Nothing but the data below, returned exactly, should appear in the answer.

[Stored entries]
= = =

--- src/rtl/video_out.sv ---
// VGA output stage: delays sync/active timing to line up with the fragment pipeline,
// converts colour depth, blanks, applies sync polarity and counts frames.
// Optional test-pattern generator is built when VIDEO_TEST_PATTERN_EN is defined.
module video_out #(
  parameter int   IN_BITS    = 4,
  parameter int   OUT_BITS   = 4,
  parameter int   SYNC_DELAY = 2,
  parameter logic HSYNC_POL  = 1'b0,
  parameter logic VSYNC_POL  = 1'b0,
  parameter int   FRAME_BITS = 16,
  parameter int   BAR_W      = 80
) (
  input  logic                  clk_pix,
  input  logic                  rst,
  input  logic                  hsync_in,
  input  logic                  vsync_in,
  input  logic                  active_in,
  input  logic [IN_BITS-1:0]    r_in,
  input  logic [IN_BITS-1:0]    g_in,
  input  logic [IN_BITS-1:0]    b_in,
  input  logic                  test_en,
  output logic [OUT_BITS-1:0]   vga_r,
  output logic [OUT_BITS-1:0]   vga_g,
  output logic [OUT_BITS-1:0]   vga_b,
  output logic                  vga_hsync,
  output logic                  vga_vsync,
  output logic                  frame_start,
  output logic [FRAME_BITS-1:0] frame_count
);

  // Output bit k takes input bits MSB-first, cycling through the input as often as
  // needed; this covers pass-through, truncation and bit replication in one rule.
  function automatic logic [OUT_BITS-1:0] convert_colour(input logic [IN_BITS-1:0] c);
    logic [OUT_BITS-1:0] o;
    o = '0;
    for (int i = 0; i < OUT_BITS; i++) begin
      o[OUT_BITS-1-i] = c[IN_BITS-1-(i % IN_BITS)];
    end
    return o;
  endfunction

  logic hs_d;
  logic vs_d;
  logic act_d;

  // Stage p0: timing delay line
  generate
    if (SYNC_DELAY == 0) begin : g_nodly
      assign {hs_d, vs_d, act_d} = {hsync_in, vsync_in, active_in};
    end else begin : g_dly
      logic [2:0] dly_p0 [SYNC_DELAY];

      always_ff @(posedge clk_pix or posedge rst) begin
        if (rst) begin
          for (int i = 0; i < SYNC_DELAY; i++) dly_p0[i] <= 3'b000;
        end else begin
          dly_p0[0] <= {hsync_in, vsync_in, active_in};
          for (int i = 1; i < SYNC_DELAY; i++) dly_p0[i] <= dly_p0[i-1];
        end
      end

      assign {hs_d, vs_d, act_d} = dly_p0[SYNC_DELAY-1];
    end
  endgenerate

  logic [OUT_BITS-1:0] r_sel;
  logic [OUT_BITS-1:0] g_sel;
  logic [OUT_BITS-1:0] b_sel;

`ifdef VIDEO_TEST_PATTERN_EN
  localparam int COL_W = $clog2(BAR_W + 1);

  logic [COL_W-1:0] col_p0;
  logic [2:0]       bar_p0;

  // Position within the current bar, restarting at each blanking interval
  always_ff @(posedge clk_pix or posedge rst) begin
    if (rst) begin
      col_p0 <= '0;
      bar_p0 <= 3'd0;
    end else if (!act_d) begin
      col_p0 <= '0;
      bar_p0 <= 3'd0;
    end else if (col_p0 == COL_W'(BAR_W - 1)) begin
      col_p0 <= '0;
      bar_p0 <= bar_p0 + 3'd1;
    end else begin
      col_p0 <= col_p0 + COL_W'(1);
    end
  end

  always_comb begin
    r_sel = convert_colour(r_in);
    g_sel = convert_colour(g_in);
    b_sel = convert_colour(b_in);
    if (test_en) begin
      r_sel = {OUT_BITS{bar_p0[2]}};
      g_sel = {OUT_BITS{bar_p0[1]}};
      b_sel = {OUT_BITS{bar_p0[0]}};
    end
  end
`else
  logic unused_test_en;
  assign unused_test_en = test_en;

  always_comb begin
    r_sel = convert_colour(r_in);
    g_sel = convert_colour(g_in);
    b_sel = convert_colour(b_in);
  end
`endif

  logic vs_prev_p1;

  // Stage p1: output register, blanking, sync polarity and frame detection
  always_ff @(posedge clk_pix or posedge rst) begin
    if (rst) begin
      vga_r       <= '0;
      vga_g       <= '0;
      vga_b       <= '0;
      vga_hsync   <= ~HSYNC_POL;
      vga_vsync   <= ~VSYNC_POL;
      vs_prev_p1  <= 1'b0;
      frame_start <= 1'b0;
      frame_count <= '0;
    end else begin
      vga_r       <= act_d ? r_sel : '0;
      vga_g       <= act_d ? g_sel : '0;
      vga_b       <= act_d ? b_sel : '0;
      vga_hsync   <= hs_d ? HSYNC_POL : ~HSYNC_POL;
      vga_vsync   <= vs_d ? VSYNC_POL : ~VSYNC_POL;
      vs_prev_p1  <= vs_d;
      frame_start <= vs_d & ~vs_prev_p1;
      if (vs_d && !vs_prev_p1) frame_count <= frame_count + FRAME_BITS'(1);
    end
  end

endmodule

--- config.mk ---
export PLATFORM = sky130hd
export DESIGN_NAME = video_out
export DESIGN_NICKNAME = d
export VERILOG_FILES = /design/src/rtl/video_out.sv
export SDC_FILE = /design/constraint.sdc
export NUM_CORES = 1
export LEC_CHECK = 0
export CAP_MARGIN = 15
export CORE_ASPECT_RATIO = 1.5
export CORE_UTILIZATION = 25
export DETAILED_ROUTE_END_ITERATION = 12
export PLACE_DENSITY = 0.49
export SLEW_MARGIN = 20
export SYNTH_ARGS = -nofsm -noshare
export SYNTH_HDL_FRONTEND = slang
export SYNTH_SLANG_ARGS = --single-unit
--- constraint.sdc ---
create_clock -name clk_pix -period 1.7 [get_ports clk_pix]
set_clock_uncertainty 0.1 [all_clocks]
set_input_delay 0.34 -clock clk_pix [delete_from_list [all_inputs] [get_ports clk_pix]]
set_output_delay 0.34 -clock clk_pix [all_outputs]
set_load 0.01 [all_outputs]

= = =

# Completed exercise
--- src/rtl/video_out.sv ---
// VGA output stage: delays sync/active timing to line up with the fragment pipeline,
// converts colour depth, blanks, applies sync polarity and counts frames.
// Optional test-pattern generator is built when VIDEO_TEST_PATTERN_EN is defined.
module video_out #(
  parameter int   IN_BITS    = 4,
  parameter int   OUT_BITS   = 4,
  parameter int   SYNC_DELAY = 2,
  parameter logic HSYNC_POL  = 1'b0,
  parameter logic VSYNC_POL  = 1'b0,
  parameter int   FRAME_BITS = 16,
  parameter int   BAR_W      = 80
) (
  input  logic                  clk_pix,
  input  logic                  rst,
  input  logic                  hsync_in,
  input  logic                  vsync_in,
  input  logic                  active_in,
  input  logic [IN_BITS-1:0]    r_in,
  input  logic [IN_BITS-1:0]    g_in,
  input  logic [IN_BITS-1:0]    b_in,
  input  logic                  test_en,
  output logic [OUT_BITS-1:0]   vga_r,
  output logic [OUT_BITS-1:0]   vga_g,
  output logic [OUT_BITS-1:0]   vga_b,
  output logic                  vga_hsync,
  output logic                  vga_vsync,
  output logic                  frame_start,
  output logic [FRAME_BITS-1:0] frame_count
);

  // Output bit k takes input bits MSB-first, cycling through the input as often as
  // needed; this covers pass-through, truncation and bit replication in one rule.
  function automatic logic [OUT_BITS-1:0] convert_colour(input logic [IN_BITS-1:0] c);
    logic [OUT_BITS-1:0] o;
    o = '0;
    for (int i = 0; i < OUT_BITS; i++) begin
      o[OUT_BITS-1-i] = c[IN_BITS-1-(i % IN_BITS)];
    end
    return o;
  endfunction

  logic hs_d;
  logic vs_d;
  logic act_d;

  // Stage p0: timing delay line
  generate
    if (SYNC_DELAY == 0) begin : g_nodly
      assign {hs_d, vs_d, act_d} = {hsync_in, vsync_in, active_in};
    end else begin : g_dly
      logic [2:0] dly_p0 [SYNC_DELAY];

      always_ff @(posedge clk_pix or posedge rst) begin
        if (rst) begin
          for (int i = 0; i < SYNC_DELAY; i++) dly_p0[i] <= 3'b000;
        end else begin
          dly_p0[0] <= {hsync_in, vsync_in, active_in};
          for (int i = 1; i < SYNC_DELAY; i++) dly_p0[i] <= dly_p0[i-1];
        end
      end

      assign {hs_d, vs_d, act_d} = dly_p0[SYNC_DELAY-1];
    end
  endgenerate

  logic [OUT_BITS-1:0] r_sel;
  logic [OUT_BITS-1:0] g_sel;
  logic [OUT_BITS-1:0] b_sel;

`ifdef VIDEO_TEST_PATTERN_EN
  localparam int COL_W = $clog2(BAR_W + 1);

  logic [COL_W-1:0] col_p0;
  logic [2:0]       bar_p0;

  // Position within the current bar, restarting at each blanking interval
  always_ff @(posedge clk_pix or posedge rst) begin
    if (rst) begin
      col_p0 <= '0;
      bar_p0 <= 3'd0;
    end else if (!act_d) begin
      col_p0 <= '0;
      bar_p0 <= 3'd0;
    end else if (col_p0 == COL_W'(BAR_W - 1)) begin
      col_p0 <= '0;
      bar_p0 <= bar_p0 + 3'd1;
    end else begin
      col_p0 <= col_p0 + COL_W'(1);
    end
  end

  always_comb begin
    r_sel = convert_colour(r_in);
    g_sel = convert_colour(g_in);
    b_sel = convert_colour(b_in);
    if (test_en) begin
      r_sel = {OUT_BITS{bar_p0[2]}};
      g_sel = {OUT_BITS{bar_p0[1]}};
      b_sel = {OUT_BITS{bar_p0[0]}};
    end
  end
`else
  logic unused_test_en;
  assign unused_test_en = test_en;

  always_comb begin
    r_sel = convert_colour(r_in);
    g_sel = convert_colour(g_in);
    b_sel = convert_colour(b_in);
  end
`endif

  logic vs_prev_p1;

  // Stage p1: output register, blanking, sync polarity and frame detection
  always_ff @(posedge clk_pix or posedge rst) begin
    if (rst) begin
      vga_r       <= '0;
      vga_g       <= '0;
      vga_b       <= '0;
      vga_hsync   <= ~HSYNC_POL;
      vga_vsync   <= ~VSYNC_POL;
      vs_prev_p1  <= 1'b0;
      frame_start <= 1'b0;
      frame_count <= '0;
    end else begin
      vga_r       <= act_d ? r_sel : '0;
      vga_g       <= act_d ? g_sel : '0;
      vga_b       <= act_d ? b_sel : '0;
      vga_hsync   <= hs_d ? HSYNC_POL : ~HSYNC_POL;
      vga_vsync   <= vs_d ? VSYNC_POL : ~VSYNC_POL;
      vs_prev_p1  <= vs_d;
      frame_start <= vs_d & ~vs_prev_p1;
      if (vs_d && !vs_prev_p1) frame_count <= frame_count + FRAME_BITS'(1);
    end
  end

endmodule

--- config.mk ---
export PLATFORM = sky130hd
export DESIGN_NAME = video_out
export DESIGN_NICKNAME = d
export VERILOG_FILES = /design/src/rtl/video_out.sv
export SDC_FILE = /design/constraint.sdc
export NUM_CORES = 1
export LEC_CHECK = 0
export CAP_MARGIN = 15
export CORE_ASPECT_RATIO = 1.5
export CORE_UTILIZATION = 25
export DETAILED_ROUTE_END_ITERATION = 12
export PLACE_DENSITY = 0.49
export SLEW_MARGIN = 20
export SYNTH_ARGS = -nofsm -noshare
export SYNTH_HDL_FRONTEND = slang
export SYNTH_SLANG_ARGS = --single-unit
--- constraint.sdc ---
create_clock -name clk_pix -period 1.7 [get_ports clk_pix]
set_clock_uncertainty 0.1 [all_clocks]
set_input_delay 0.34 -clock clk_pix [delete_from_list [all_inputs] [get_ports clk_pix]]
set_output_delay 0.34 -clock clk_pix [all_outputs]
set_load 0.01 [all_outputs]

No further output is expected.